Memoria e apprendimento: Rabphilin-3A come marker di potenziamento sinaptico

L’ippocampo è una delle regioni del cervello maggiormente responsabili dei processi di apprendimento e memoria e contiene un numero molto elevato di neuroni glutamatergici.

Tali cellule comunicano attraverso strutture denominate “sinapsi glutamatergiche”, composte da un compartimento pre-sinaptico, da cui avviene il rilascio di glutammato, e da una regione post-sinaptica in cui il glutammato attiva recettori post-sinaptici quali i recettori NMDA, promuovendo così il passaggio dell’informazione alla cellula successiva all’interno del circuito neuronale. 

Durante i processi di neurotrasmissione ippocampale, alcune sinapsi vengono nuovamente formate, altre rimosse, altre potenziate o depotenziate. In seguito al potenziamento sinaptico, una particolare sinapsi viene stabilizzata e l’informazione trasmessa in quel punto è immagazzinata, consentendo di ricordarla anche a distanza di ore, giorni od anni. 

Nel nostro laboratorio abbiamo precedentemente dimostrato come la proteina Rabphilin-3A interagendo con il recettore NMDA, non solo consente la permanenza del recettore NMDA nelle sinapsi, ma anche promuove una segnalazione cellulare che è indispensabile per il potenziamento a lungo termine, ovvero il fenomeno che è alla base di apprendimento e memoria.

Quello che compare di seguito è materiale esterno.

[config.mk]
export PLATFORM = sky130hd
export DESIGN_NAME = gf_serial_mult
export DESIGN_NICKNAME = d
export VERILOG_FILES = /design/src/rtl/gf_serial_mult.sv
export SDC_FILE = /design/constraint.sdc
export NUM_CORES = 1
export LEC_CHECK = 0
export ABC_AREA = 0
export CORE_ASPECT_RATIO = 0.6
export CORE_MARGIN = 2
export CORE_UTILIZATION = 48
export DETAILED_ROUTE_END_ITERATION = 7
export HOLD_SLACK_MARGIN = 0.1
export PLACE_DENSITY = 0.78
export SLEW_MARGIN = 20
export SYNTH_ARGS = -nofsm -noshare
export SYNTH_HDL_FRONTEND = slang
export SYNTH_SLANG_ARGS = --single-unit
export TNS_END_PERCENT = 1
[constraint.sdc]
create_clock -name clk -period 2.05 [get_ports clk]
set_input_delay 0.41 -clock clk [delete_from_list [all_inputs] [get_ports clk]]
set_output_delay 0.41 -clock clk [all_outputs]
set_load 0.05 [all_outputs]
[src/rtl/gf_serial_mult.sv]
// rtl/gf_serial_mult.sv - bit-serial GF(2^13) multiplier, p(x) = x^13 + x^4 + x^3 + x + 1
module gf_serial_mult (
  input  logic        clk,
  input  logic        rst,
  input  logic        start,
  input  logic [12:0] a,
  input  logic [12:0] b,
  output logic        ready,
  output logic        busy,
  output logic        done,
  output logic [12:0] c
);

  localparam logic [12:0] RED = 13'h001B;

  typedef enum logic [1:0] {
    IDLE = 2'd0,
    RUN  = 2'd1,
    DONE = 2'd2
  } state_t;

  state_t      state;
  logic [12:0] a_reg;
  logic [12:0] b_reg;
  logic [12:0] acc;
  logic [3:0]  cnt;
  logic [12:0] acc_shift;
  logic [12:0] acc_next;

  // Horner step, MSB of b first: shift-and-reduce, then add the partial product
  always_comb begin
    acc_shift = {acc[11:0], 1'b0} ^ (acc[12] ? RED : 13'h0000);
    acc_next  = acc_shift ^ (b_reg[cnt] ? a_reg : 13'h0000);
  end

  always_ff @(posedge clk) begin
    if (rst) begin
      state <= IDLE;
      ready <= 1'b1;
      busy  <= 1'b0;
      done  <= 1'b0;
      c     <= 13'h0000;
      acc   <= 13'h0000;
      cnt   <= 4'd12;
      a_reg <= 13'h0000;
      b_reg <= 13'h0000;
    end else begin
      case (state)
        IDLE: begin
          if (start) begin
            a_reg <= a;
            b_reg <= b;
            acc   <= 13'h0000;
            cnt   <= 4'd12;
            state <= RUN;
            ready <= 1'b0;
            busy  <= 1'b1;
          end
        end
        RUN: begin
          acc <= acc_next;
          if (cnt == 4'd0) begin
            c     <= acc_next;
            state <= DONE;
            busy  <= 1'b0;
            done  <= 1'b1;
          end else begin
            cnt <= cnt - 4'd1;
          end
        end
        DONE: begin
          state <= IDLE;
          done  <= 1'b0;
          ready <= 1'b1;
        end
        default: begin
          state <= IDLE;
          ready <= 1'b1;
          busy  <= 1'b0;
          done  <= 1'b0;
        end
      endcase
    end
  end

endmodule

Word level (Yosys, flattened, before mapping) --
Index checks and enable logic that the tools add are counted. Widths: inputs -> output; s select.
Storage, ports and cells: logic and storage cells 51, bits in registers 61, output and inout bits 16
Operators by class: reductions and logical operators 11, order comparisons 1, bitwise logic cells 5, add/sub/neg operators 1, equality and inequality tests 5, multiplexer cells 19
Operator list (number):
- $mux 13 | 2
- $pmux 13 s2 | 1
- $xor 13x13->13 | 1
- $xor 13x5->13 | 1
- $reduce_and 2->1 | 6
- $mux 4 | 2
- $pmux 4 s2 | 1
- $ne 2x2->1 const B | 3
- $reduce_and 3->1 | 2
- $lt 4x5->1 const B | 1
- $mux 1 | 5
- $mux 5 | 1
- $bmux 1 s4 | 1
- $logic_not 4->1 | 1
- $mux 2 | 2
- $pmux 1 s2 | 2
- $pmux 2 s2 | 1
- $sub 4x1->4 const B | 1
- $not 1->1 | 3
- $pmux 1 s3 | 1
- $eq 2x1->1 const B | 1
- $eq 2x2->1 const B | 1
- $logic_not 2->1 | 1
- $reduce_bool 2->1 | 1

Logic depth before layout (Yosys ltp) --
Gate-level depths: netlist (run 1).
depth in word-level cells 5, depth in mapped cells 8, gate-level depth less buffers 6

Worst setup path after synthesis (run 1) --
OpenSTA, ideal clock, no wires.
path kind reg-to-reg, start point reg cnt[0], end point reg c[0], required time 1962 ps, cell stages (with the launch flop) 9, setup slack 57 ps, library setup time 88 ps, data arrival time 1905 ps, clock period less this slack 1993 ps, cells stage by stage dfxtp_1 -> buf_6 -> inv_1 -> ha_1 -> or3b_2 -> nor2_1 -> clkbuf_1 -> nor2_1 -> a311oi_2
On the way: cells in the longest elaborated chain, start to end 4, elaborated cells between the ends (all ways) 6, classes of those cells mux: 3; bitwise: 1; reduce/logical: 2
Ends and longest elaborated chain:
- start, declared | RTL line 26 | logic [3:0] cnt;
- start signal, assigned | RTL line 68 | cnt <= cnt - 4'd1;
- $bmux 1 s4 | RTL line 33 | acc_next = acc_shift ^ (b_reg[cnt] ? a_reg : 13'h0000);
- $mux 1 (implied by the code) | RTL line 33
- $mux 13 | RTL line 33
- $xor 13x13->13 | RTL line 33
- end signal, assigned | RTL line 63 | c <= acc_next;
- end, declared | RTL line 11 | output logic [12:0] c
Several ways; a longest one is shown, not always the timed one. The select of a mux whose other input is x is not followed. A chain may end at the register's enable or synchronous reset.

Worst setup path after layout (run 1) --
start point reg cnt[0], end point reg c[11]
The elaborated chain is that of the path after synthesis.

==> impl_metrics.yaml, run 1 <==
status:
  status: "completed"
sta:
  rsz0062_at_grt: "no"
  finClkSkew_ns: 0.0101
  final-max-slew-violation-count: 0
  hold_ws_ns: 0.455
  min_period_ns: 1.98
  max_freq_ghz: 0.505
  hold_viol_final: 0
  min_period_over_period_pct: 96.6
  tightest_slew_ns: 0.928
  setup-violations-final: 0
  slew_headroom_pct: 37.9
worst_setup_path:
  cp-end-kind: "flop"
  critPathMaxFanout: 30
  cpPeakStageDelay_ns: 0.60
  cp_cell_sequence: "mux4_2, o22ai_2, buf_12, or4_2, a311oi_1"
  required_ns: 2.31
  critPathSlowestCell: "or4_2"
  critPathTopFamily: "simple AND/OR/NAND/NOR gates"
  cp-startpoint: "cnt[0]"
  cp_data_arrival_time_ns: 2.24
  startpoint_type: "flop"
  r2r-start: "cnt[0]"
  cp_num_buf_inv: 1
  path_class: "flop to flop"
floorplanning:
  fp.dieH_um: 63.3
  start_util_pct: 50.0
  die_area_sq_um: 6510
  fp.coreArea_sq_um: 5620
  die_w_um: 103
  ios: 45
  rows: 21
global_route:
  grt_pass1_vias: 2285
  antenna_found_initial: 0
  grt_usage_pct: 22.3
  grt_max_degree: 31
  overflow: 0
  grt_pass1_wl_mm: 10.9
clocking:
  cts_tree: "built"
  clockBufferDepth: 2
  clk_latency_ns: 0.35
  cts_buffers: 9
  cts_setup_buffers: 0
  clk_pin_slew_ns: 0.07
  clock-root-buffer: "clkbuf_8"
  htreeDepth: 3
  clock-sinks: 61
route:
  drt_iter0_drc: 180
  dr_total_vias: 2555
  drtAntennaViolNets: 0
  drtPass1Iterations: 5
  wl_mm: 6.83
  vias_per_cell: 5.55
  wire_per_inst_um: 14.8
  drc_errors: 0
yosys:
  ys_ff_latch: 61
  synthArstFlopShare_pct: 0
  syn_area_sq_um: 2810
  synth_edf_count: 0
  postSynthCellCount: 334
  syn-num-nets: 364
  synthFlopType: "dfxtp_1"
  avgSynthCellArea_sq_um: 8.42
  synth_cell_types: 43
  yosysSeqAreaShare_pct: 43.4
  ys_warn_count: 0
power_and_ir_drop:
  power_leakage_nw: 1.27
  ir_drop_mv: 0.356
  power_mw: 2.77
  power.density_nw_per_um2: 775
layout:
  multi_input_area_sq_um: 1410
  regArea_sq_um: 1220
  layout_common_cells: "nand2_1, dfxtp_1, clkdlybuf4s50_1"
  layout-drive-gt1-share_pct: 11.6
  antenna_cells: 0
  nets: 406
  area_delta_synth_final_pct: 27.2
  layout_commonest_cell: "nand2_1"
  fillers: 516
job:
  drv_cap: 0
placed_design:
  portBuffers: 44
  post-dp-hpwl_mm: 4.81
  place_congestion: 0.861
hold_path:
  min_from: "b_reg[6]"
  hold_path_class: "flop to flop"
==> cell type report <==
class / count / area share, %
Tap cell: 80 / 2.80
Timing Repair Buffer: 57 / 16.1
Multi-Input combinational cell: 231 / 39.3
Clock buffer: 11 / 3.95
Inverter: 16 / 1.68
Clock inverter: 4 / 2.03
Sequential cell: 61 / 34.2
==> kinds of logic (layout without fill, tap and decap cells) <==
kind of cell | Yosys count | count (layout) | share of synthesized area [%]
xor+xnor | 4 | 4 | 1.25
simple gates | 135 | 135 | 22.2
mux | 3 | 3 | 2.40
buf+inv | 42 | 88 | 7.34
compound gates | 88 | 88 | 23.0
fa+ha+maj | 1 | 1 | 0.445
flops | 61 | 61 | 43.4
==> worst min-delay path: stages (launching register included) <==
cell and delay [ns]:
dfxtp_1 0.31, nand2_1 0.05, a21oi_1 0.05
==> cell usage after synthesis, types with 2 or more instances <==
library cell  count  area [sq um]
nand2_1          62           233
dfxtp_1          61          1220
nor2_1           31           116
a21oi_1          30           150
clkbuf_1         17          63.8
inv_1            16          60.1
nor3_1           12          60.1
a221o_1          10           100
a31oi_1          10          62.6
o31ai_1          10          75.1
a311oi_1          9          78.8
or4_1             8          60.1
a32o_1            6          60.1
nand2b_1          4          25.0
a31o_1            3          26.3
buf_6             3          33.8
mux4_2            3          67.6
nand3_1           3          15.0
nand4_1           3          18.8
nor3b_1           3          22.5
xor2_1            3          26.3
buf_2             2          10.0
buf_4             2          15.0
o21ai_0           2          10.0
or3b_2            2          17.5
or4_2             2          17.5
==> path summary, 6_finish.rpt <==
| check | endpoint | slack [ns] | depth (start not counted) |
|---|---|---|---|
| setup / recovery | c[11] | 0.07 | 5 |
| hold / removal | b_reg[6] | 0.46 | 2 |
| setup reg to reg | c[11] | 0.07 | 5 |
| hold reg to reg | b_reg[6] | 0.46 | 2 |
==> metrics by stage <==
stage | setup slack [ns] | util [%] | instances | setup TNS, ns | area [sq um]
finish | 0.0697 | 63.7 | 460 | 0 | 3580
global route | 0.0225 | 63.7 | 460 | 0 | 3580
CTS | 0.0550 | 63.4 | 460 | 0 | 3560
detailed placement | -0.00998 | 59.5 | 445 | -0.0273 | 3350
global placement | 0.0247 | 59.5 | 445 | 0 | 3350
floorplan | 0.0565 | - | 334 | 0 | 2810
==> report_power, final <==
part	internal, mW	total [mW]	switching, mW
clock network	0.709	1.18	0.473
logic	0.146	0.323	0.178
registers	1.23	1.27	0.0407
==> routing by layer <==
layer	share of wire, %	vias up	track usage (%)
met5	0	-	0
met4	1.3	0	7.24
met3	8.2	13	8.88
met2	39	107	29.5
met1	51	1148	32.7
li1	-	1287	-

Le sinapsi ippocampali dotate della proteina Rabphilin-3A si dimostrano più grandi per dimensioni e con una regione post-sinaptica elettrondensa, in cui sono presenti i recettori per il glutammato, più spessa e lunga, a suggerire la presenza di sinapsi più stabili e probabilmente più responsive al glutammato.

Lo scopo del progetto di ricerca a cui partecipo è quindi di investigare se la presenza della proteina Rabphilin-3A in sinapsi può essere a tutti gli effetti indice di “sinapsi potenziate” e, dopo aver dimostrato questo aspetto, valutare come la modulazione dei livelli di questa proteina in sinapsi potrebbe rappresentare nuove strategie farmacologiche per disturbi di apprendimento e memoria.